Audit logging for approvers

Enable Sidekick session logging to SQL or Application Insights. Minimum event properties: SessionId, User, ItemId, TemplateId, Action (generate, accept, reject, rewrite), FieldApiNames, PromptVersion. Approvers viewing the workbox need a report link, not log file access.

Sample Kusto query for override patterns:

SidekickEvents
| where Action == "accept"
| extend editDistance = todouble(Properties.editDistance)
| summarize avg(editDistance), count() by TemplateId, FieldApiName
| order by avg_editDistance desc

Spikes on a single field after a prompt change show up within hours if logging is wired on day one.

Multi-language pilot constraints

Do not add languages in week one. Sidekick field maps and edit distance baselines are hard enough in one language. If you must support EN and FR, duplicate pilot items per language and tag language in the registry. Never assume translated Standard Values propagate to Sidekick output; authors may see EN suggestions on FR items if language context is missing from the panel.

Security and item ACLs

Sidekick respects Sitecore item security. If authors see “panel unavailable” on specific items, check read/write on both page and datasource. Approvers with read-only access to draft fields cannot see Sidekick-filled content in preview; grant read on draft versions without granting Sidekick User if policy requires.

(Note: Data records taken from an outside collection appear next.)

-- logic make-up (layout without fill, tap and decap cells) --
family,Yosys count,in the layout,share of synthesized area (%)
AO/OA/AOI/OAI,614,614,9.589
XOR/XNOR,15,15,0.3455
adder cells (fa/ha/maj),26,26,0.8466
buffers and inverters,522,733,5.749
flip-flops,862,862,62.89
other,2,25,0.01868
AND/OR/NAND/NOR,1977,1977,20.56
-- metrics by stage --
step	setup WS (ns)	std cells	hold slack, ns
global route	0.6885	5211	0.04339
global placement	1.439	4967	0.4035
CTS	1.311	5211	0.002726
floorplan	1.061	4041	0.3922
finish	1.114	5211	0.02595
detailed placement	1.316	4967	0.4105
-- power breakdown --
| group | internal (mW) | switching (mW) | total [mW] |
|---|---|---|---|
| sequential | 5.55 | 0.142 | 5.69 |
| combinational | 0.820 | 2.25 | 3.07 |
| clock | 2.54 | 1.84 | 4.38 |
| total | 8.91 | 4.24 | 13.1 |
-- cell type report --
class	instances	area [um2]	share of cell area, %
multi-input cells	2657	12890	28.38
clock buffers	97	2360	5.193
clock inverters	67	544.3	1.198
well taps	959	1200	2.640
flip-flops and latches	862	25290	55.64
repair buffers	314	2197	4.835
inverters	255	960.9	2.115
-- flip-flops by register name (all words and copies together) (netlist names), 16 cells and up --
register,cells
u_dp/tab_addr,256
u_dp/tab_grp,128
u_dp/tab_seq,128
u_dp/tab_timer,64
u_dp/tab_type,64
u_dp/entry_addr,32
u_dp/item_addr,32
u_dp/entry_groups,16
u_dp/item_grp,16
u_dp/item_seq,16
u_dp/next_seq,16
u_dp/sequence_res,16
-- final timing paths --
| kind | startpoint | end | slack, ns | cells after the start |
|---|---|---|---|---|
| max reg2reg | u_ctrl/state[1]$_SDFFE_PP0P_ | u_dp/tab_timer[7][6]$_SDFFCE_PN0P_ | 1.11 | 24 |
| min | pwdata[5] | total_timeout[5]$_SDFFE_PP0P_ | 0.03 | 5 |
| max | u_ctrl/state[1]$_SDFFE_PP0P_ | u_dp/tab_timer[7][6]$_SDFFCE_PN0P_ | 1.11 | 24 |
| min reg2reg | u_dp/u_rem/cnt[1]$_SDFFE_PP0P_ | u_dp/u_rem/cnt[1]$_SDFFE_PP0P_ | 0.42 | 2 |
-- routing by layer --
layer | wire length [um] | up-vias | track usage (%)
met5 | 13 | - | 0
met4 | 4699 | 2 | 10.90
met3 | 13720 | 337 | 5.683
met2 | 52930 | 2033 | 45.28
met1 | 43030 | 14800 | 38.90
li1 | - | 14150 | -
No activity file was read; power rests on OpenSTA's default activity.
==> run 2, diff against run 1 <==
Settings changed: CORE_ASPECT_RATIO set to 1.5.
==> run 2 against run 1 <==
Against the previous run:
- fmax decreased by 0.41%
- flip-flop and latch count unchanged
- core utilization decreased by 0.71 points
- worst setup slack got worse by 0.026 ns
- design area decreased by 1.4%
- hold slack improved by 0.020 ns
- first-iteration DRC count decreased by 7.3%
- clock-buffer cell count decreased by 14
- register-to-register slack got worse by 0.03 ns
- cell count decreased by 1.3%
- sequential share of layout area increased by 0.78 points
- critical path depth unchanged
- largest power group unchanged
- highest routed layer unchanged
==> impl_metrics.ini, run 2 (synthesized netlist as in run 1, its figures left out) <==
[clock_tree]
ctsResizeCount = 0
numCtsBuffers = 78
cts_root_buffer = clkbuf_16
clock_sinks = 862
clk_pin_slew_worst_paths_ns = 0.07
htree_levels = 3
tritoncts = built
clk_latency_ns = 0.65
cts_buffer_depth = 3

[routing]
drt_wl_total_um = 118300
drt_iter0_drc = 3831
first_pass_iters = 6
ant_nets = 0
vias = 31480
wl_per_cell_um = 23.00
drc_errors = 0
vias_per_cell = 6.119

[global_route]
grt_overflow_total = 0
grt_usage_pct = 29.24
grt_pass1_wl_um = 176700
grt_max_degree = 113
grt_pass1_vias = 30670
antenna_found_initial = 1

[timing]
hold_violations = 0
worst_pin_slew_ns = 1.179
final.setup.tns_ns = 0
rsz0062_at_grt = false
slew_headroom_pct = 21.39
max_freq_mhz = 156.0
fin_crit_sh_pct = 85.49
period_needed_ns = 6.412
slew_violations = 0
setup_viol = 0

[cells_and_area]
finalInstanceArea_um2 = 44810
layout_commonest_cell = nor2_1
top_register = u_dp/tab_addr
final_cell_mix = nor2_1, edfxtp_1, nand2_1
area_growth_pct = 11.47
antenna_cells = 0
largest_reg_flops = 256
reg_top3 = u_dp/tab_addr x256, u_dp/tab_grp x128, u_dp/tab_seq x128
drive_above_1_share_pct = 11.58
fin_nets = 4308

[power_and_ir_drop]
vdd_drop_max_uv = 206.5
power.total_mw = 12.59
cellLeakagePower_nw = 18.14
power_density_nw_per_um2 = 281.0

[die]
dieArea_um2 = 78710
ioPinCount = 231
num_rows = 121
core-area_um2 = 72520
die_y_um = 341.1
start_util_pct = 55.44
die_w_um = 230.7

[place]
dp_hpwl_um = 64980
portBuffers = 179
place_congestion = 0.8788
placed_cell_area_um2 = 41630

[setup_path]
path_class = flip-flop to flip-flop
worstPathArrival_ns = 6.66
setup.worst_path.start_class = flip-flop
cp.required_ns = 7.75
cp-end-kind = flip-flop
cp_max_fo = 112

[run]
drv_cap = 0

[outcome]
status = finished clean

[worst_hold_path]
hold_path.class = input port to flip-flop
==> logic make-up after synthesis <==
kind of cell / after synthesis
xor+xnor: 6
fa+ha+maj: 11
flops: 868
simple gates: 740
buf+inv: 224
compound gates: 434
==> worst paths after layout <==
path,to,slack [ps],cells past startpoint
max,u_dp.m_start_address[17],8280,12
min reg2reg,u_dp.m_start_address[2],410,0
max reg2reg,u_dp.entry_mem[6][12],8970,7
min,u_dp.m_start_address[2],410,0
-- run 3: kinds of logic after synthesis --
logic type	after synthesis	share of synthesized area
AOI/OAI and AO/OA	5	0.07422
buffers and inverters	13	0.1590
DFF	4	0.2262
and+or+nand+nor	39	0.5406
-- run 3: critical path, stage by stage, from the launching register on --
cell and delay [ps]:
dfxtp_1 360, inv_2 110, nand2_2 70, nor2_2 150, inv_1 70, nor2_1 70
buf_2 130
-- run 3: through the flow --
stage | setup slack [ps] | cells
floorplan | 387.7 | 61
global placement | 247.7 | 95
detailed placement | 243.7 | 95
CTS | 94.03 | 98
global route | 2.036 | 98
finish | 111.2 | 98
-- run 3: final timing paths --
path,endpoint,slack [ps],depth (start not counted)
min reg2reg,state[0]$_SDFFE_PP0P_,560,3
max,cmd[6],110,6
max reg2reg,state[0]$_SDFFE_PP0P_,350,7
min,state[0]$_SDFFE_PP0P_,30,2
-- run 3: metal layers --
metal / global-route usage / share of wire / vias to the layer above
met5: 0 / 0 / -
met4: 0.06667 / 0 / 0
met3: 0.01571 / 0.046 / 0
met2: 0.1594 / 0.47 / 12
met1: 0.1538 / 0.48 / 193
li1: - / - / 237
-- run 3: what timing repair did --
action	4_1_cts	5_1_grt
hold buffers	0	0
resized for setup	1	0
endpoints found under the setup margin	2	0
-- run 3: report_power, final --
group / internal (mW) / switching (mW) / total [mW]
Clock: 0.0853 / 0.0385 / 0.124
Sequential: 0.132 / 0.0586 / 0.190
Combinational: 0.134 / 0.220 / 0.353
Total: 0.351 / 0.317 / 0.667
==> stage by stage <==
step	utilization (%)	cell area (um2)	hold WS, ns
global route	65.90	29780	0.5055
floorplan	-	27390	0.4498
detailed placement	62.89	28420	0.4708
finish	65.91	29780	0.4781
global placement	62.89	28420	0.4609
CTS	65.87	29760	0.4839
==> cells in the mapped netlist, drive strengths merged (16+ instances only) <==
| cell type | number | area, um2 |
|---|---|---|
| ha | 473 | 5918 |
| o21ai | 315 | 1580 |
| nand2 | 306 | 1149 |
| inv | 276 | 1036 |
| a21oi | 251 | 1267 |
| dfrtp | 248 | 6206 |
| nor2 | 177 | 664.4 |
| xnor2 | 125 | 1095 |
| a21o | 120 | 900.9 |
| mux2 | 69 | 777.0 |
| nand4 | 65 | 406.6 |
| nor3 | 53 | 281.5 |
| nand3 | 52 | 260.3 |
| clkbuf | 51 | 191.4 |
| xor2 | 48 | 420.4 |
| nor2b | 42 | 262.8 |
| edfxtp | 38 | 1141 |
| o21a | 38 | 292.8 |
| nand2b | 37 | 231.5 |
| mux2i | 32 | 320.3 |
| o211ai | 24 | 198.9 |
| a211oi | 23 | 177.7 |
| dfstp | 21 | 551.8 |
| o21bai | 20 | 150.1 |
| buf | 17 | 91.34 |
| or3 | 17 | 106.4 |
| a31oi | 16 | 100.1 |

Comparison with manual authoring baseline

Before day three, time five manual Hero and FAQ datasources without AI. Record median minutes to first valid save. Compare to Sidekick-assisted flow on day four. Leadership expects percentage improvement; engineers should report generation latency separately from author edit time so you do not optimize the wrong bottleneck.

When to widen the pilot after week one

Widen only if: median edit distance under threshold for five consecutive days, zero Sev-2 incidents (wrong legal copy published), approver override rate under 15%, and field map coverage at 100% for templates in the next branch. Add five templates per week, not entire site sections.

Actionable checklist

  • Confirm Sidekick licensing seats for pilot authors only.
  • Map Sidekick User, Author, and Approver roles before opening Pages to content team.
  • Limit pilot to one branch under /sitecore/content/ with five or fewer page types.
  • Publish template field registry with API names, max lengths, and AI-fill yes/no flags.
  • Validate field maps in Content Editor on three test items per template.
  • Wire workflow with HumanReviewed checkbox gate before In Review.
  • Track edit distance, rejection rate, and time-to-submit daily.
  • Document banned terms and legal constraints in Sidekick prompt config.
  • Run approver dry run with intentional rejection to test feedback loop.
  • Hold go/no-go on day five using median edit distance thresholds.